Wonder if anyone could offer their advice as to what they would do in my position please?

I'm a 54 year old guy diagnosed with paroxysmal AF 4 years ago.

Had Versions twice and since referred to EP for annual visits which is due next month hence this post.

I take Fleccanide 3 X 100 mg daily, bisoprolol and enalapril also.

Blood pressure is ok with this and I seem to have no side effects to the drugs at the moment.

I exercise daily and this never sets my AF off in fact if I have AF my heart nearly always returns to SR when exercising.

My AF is only ever noticeable at night if I've eaten late or had alcohol but generally I have no symptoms.

My EP has said I can go on the list for Ablation at any time but most of the posts I've read seem to show that ablation doesn't work or last?

Really don't know what to do as my day to day life is almost normal although I appreciate the drugs may be helping of course.

Does anyone think that the ablation is good for me or had similar symptoms?

I'm concerned about the effect on my everyday life the ablation would have and very apprehensive about it.

Thanks for reading and the forum is great.

22 Replies

Hi Mackemaf,

At 44 I decided that I'd rather try alternative options than go down the ablation route and so far I seem to be on top of my AF (still taking 50mg Flecainide am & pm and Tildiem Retard) and, together with the AF nurse I've reduced my Flecainide to this level. I've agreed with the AF nurse that I can email her and that if all is still going well in a few months' time, we'll look at reducing my drugs further. On the other hand, if the AF picks up again I can restart the wait for an ablation.

As you say, there are people in both camps on the forum and each argument has its pros and cons. The big advantages of ablation to me seem to be that with paroxysmal AF, it has pretty good success rates, particularly in younger people (but usually after 2 ablations) so for people whose quality of life is greatly limited by AF it can make a huge difference. Also, it eventually removes the need for the beta blockers and Flecainide, although it seems that you would probably need to be on anticoagulants over the longer term.

However, the procedure causes scarring to the heart and for me, that was the much bigger concern. I'm the sort of person who prefers to sort out the root of the problem, rather than just fix the symptoms and I've been using Amatsu (a form of Japanese osteopathy), specifically the cranial aspects of the treatment to try and reduce the likelihood of the wrong electrical signals taking over the heart in the first place. (I've also completely changed how I position my shoulder rest on my violin recently so that I don't tense up while playing as AF episodes often followed a rehearsal - what a difference!) This is only my experience and other people (including my husband!) may be sceptical, but it's helped me to feel in control and life is pretty much back to normal. Providing I can continue to reduce the levels of my drugs and I don't get a load more AF episodes, I'm happy to continue on this basis.

When I first met my EP, he told me that he would view success via the medication route as getting down to 2 AF episodes per year.
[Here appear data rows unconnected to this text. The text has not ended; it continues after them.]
==> src/rtl/blit_loop_sequencer_if.sv <==
// ---------------------------------------------------------------------------
// blit_loop_sequencer_if
// Handshake bundle between the blitter command side, the loop sequencer and
// the address/data step datapath.
//
// Command/datapath side (master) drives:
//   start, inner_cnt, outer_cnt, step_ack, abort
// Sequencer side (slave) drives:
//   step_req, inner_ld, inner_last, outer_last, busy, done, irq
// ---------------------------------------------------------------------------
interface blit_loop_sequencer_if #(
    parameter int INNER_W = 9,
    parameter int OUTER_W = 8
);
    logic               start;
    logic [INNER_W-1:0] inner_cnt;
    logic [OUTER_W-1:0] outer_cnt;
    logic               step_ack;
    logic               abort;
    logic               step_req;
    logic               inner_ld;
    logic               inner_last;
    logic               outer_last;
    logic               busy;
    logic               done;
    logic               irq;

    modport master (
        output start, inner_cnt, outer_cnt, step_ack, abort,
        input  step_req, inner_ld, inner_last, outer_last, busy, done, irq
    );

    modport slave (
        input  start, inner_cnt, outer_cnt, step_ack, abort,
        output step_req, inner_ld, inner_last, outer_last, busy, done, irq
    );
endinterface
--- src/rtl/ioq_dispatch_arbiter.sv ---
// Round-robin dispatch arbiter for in-order issue queues, with a one-cycle read-to-valid pipeline.
// Optional statistics counters are enabled by defining IOQ_ARB_STATS_EN.
module ioq_dispatch_arbiter #(
    parameter int numQueues    = 4,
    parameter int queueSelBits = 2,
    parameter int statsWidth   = 32
) (
    input  logic                    clock_i,
    input  logic                    reset_i,
    input  logic [numQueues-1:0]    qEmpty_i,
    input  logic                    flush_i,
    input  logic                    ready_i,
    output logic [numQueues-1:0]    qRead_o,
    output logic                    dispValid_o,
    output logic [queueSelBits-1:0] dispSel_o,
    output logic [1:0]              state_o
`ifdef IOQ_ARB_STATS_EN
    ,
    output logic [statsWidth-1:0]   grantCount_o,
    output logic [statsWidth-1:0]   stallCount_o
`endif
);

    typedef enum logic [1:0] {
        IDLE   = 2'd0,
        ACTIVE = 2'd1,
        STALL  = 2'd2,
        FLUSH  = 2'd3
    } state_t;

    // Reject configurations whose select width cannot address every queue.
    if (numQueues < 2 || numQueues > 8 || (1 << queueSelBits) < numQueues || statsWidth < 1) begin : g_badConfig
        $error("ioq_dispatch_arbiter: unsupported parameter combination");
    end

    state_t                  r_state;
    logic                    r_dispValid;
    logic [queueSelBits-1:0] r_dispSel;
    logic [queueSelBits-1:0] r_rrPtr;

    logic                    w_grantValid;
    logic [queueSelBits-1:0] w_grantIdx;
    logic [queueSelBits-1:0] w_nextPtr;
    logic                    w_canRead;
    logic                    w_issue;
    logic                    w_accept;
    logic [numQueues-1:0]    w_read;

    function automatic logic [queueSelBits-1:0] wrapIdx(input logic [queueSelBits-1:0] base,
                                                        input int offset);
        int sum;
        sum = int'(base) + offset;
        if (sum >= numQueues) sum = sum - numQueues;
        return queueSelBits'(sum);
    endfunction

    always_comb begin
        w_grantValid = 1'b0;
        w_grantIdx   = '0;
        for (int i = 0; i < numQueues; i++) begin
            if (!w_grantValid && !qEmpty_i[wrapIdx(r_rrPtr, i)]) begin
                w_grantValid = 1'b1;
                w_grantIdx   = wrapIdx(r_rrPtr, i);
            end
        end
    end

    // A read may only launch when the output slot is free or being drained this cycle.
    assign w_canRead = reset_i && !flush_i && (r_state != FLUSH) && (!r_dispValid || ready_i);
    assign w_issue   = w_canRead && w_grantValid;
    assign w_accept  = reset_i && !flush_i && r_dispValid && ready_i;
    assign w_nextPtr = (w_grantIdx == queueSelBits'(numQueues - 1)) ? '0
                                                                    : w_grantIdx + queueSelBits'(1);

    always_comb begin
        w_read = '0;
        if (w_issue) w_read[w_grantIdx] = 1'b1;
    end

    always_ff @(posedge clock_i) begin
        if (!reset_i) begin
            r_state     <= IDLE;
            r_dispValid <= 1'b0;
            r_dispSel   <= '0;
            r_rrPtr     <= '0;
        end else if (flush_i) begin
            r_state     <= FLUSH;
            r_dispValid <= 1'b0;
        end else begin
            if (w_issue) begin
                r_dispSel <= w_grantIdx;
                r_rrPtr   <= w_nextPtr;
            end
            case (r_state)
                IDLE: begin
                    if (w_issue) begin
                        r_state     <= ACTIVE;
                        r_dispValid <= 1'b1;
                    end
                end
                ACTIVE, STALL: begin
                    if (!ready_i) begin
                        r_state <= STALL;
                    end else if (w_issue) begin
                        r_state     <= ACTIVE;
                        r_dispValid <= 1'b1;
                    end else begin
                        r_state     <= IDLE;
                        r_dispValid <= 1'b0;
                    end
                end
                FLUSH: begin
                    r_state     <= IDLE;
                    r_dispValid <= 1'b0;
                end
                default: begin
                    r_state     <= IDLE;
                    r_dispValid <= 1'b0;
                end
            endcase
        end
    end

`ifdef IOQ_ARB_STATS_EN
    logic [statsWidth-1:0] r_grantCount;
    logic [statsWidth-1:0] r_stallCount;

    // Counters wrap naturally; a reset while stalled drops the held dispatch uncounted.
    always_ff @(posedge clock_i) begin
        if (!reset_i) begin
            r_grantCount <= '0;
            r_stallCount <= '0;
        end else begin
            if (w_accept) r_grantCount <= r_grantCount + statsWidth'(1);
            if (r_state == STALL) r_stallCount <= r_stallCount + statsWidth'(1);
        end
    end

    assign grantCount_o = r_grantCount;
    assign stallCount_o = r_stallCount;
`else
    logic w_acceptUnused;
    assign w_acceptUnused = w_accept;
`endif

    assign qRead_o     = w_read;
    assign dispValid_o = r_dispValid;
    assign dispSel_o   = r_dispSel;
    assign state_o     = r_state;

endmodule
At that time I was getting episodes every few days. Increasing the Flecainide didn't seem to make much difference so I started on the ablation waiting list then started the Amatsu, at which point I saw a big difference and decided to hold off on the ablation for the reasons above and because my quality of life wasn't being affected very much.

At the end of the day it's your choice, in conjunction with your medical team. Look at the advantages and disadvantages of both options. For my EP, quality of life was the big factor as to whether he would suggest an ablation and that's what I keep returning to when assessing what I should do next.

Hope that helps.



I think that you have the AF types mixed up. For paroxysmal AF the success rate first time is between 70% and 80% but some EPs are now quoting 90% though their definition and parameters are not usually quoted. However for persistent AF the first time success rate is only 30% and therefore it takes two or more attempts. This is why many EPs believe it is important to try and do the procedure earlier rather than later (and that can be a few years) so that it is rectified whilst still in paroxysmal AF.

Another thing to bear in mind that some of the people like BobD here had theirs done years ago. Since then the techniques, mapping equipment, knowledge, etc have improved considerably. Cryoablation has also appeared on the scene.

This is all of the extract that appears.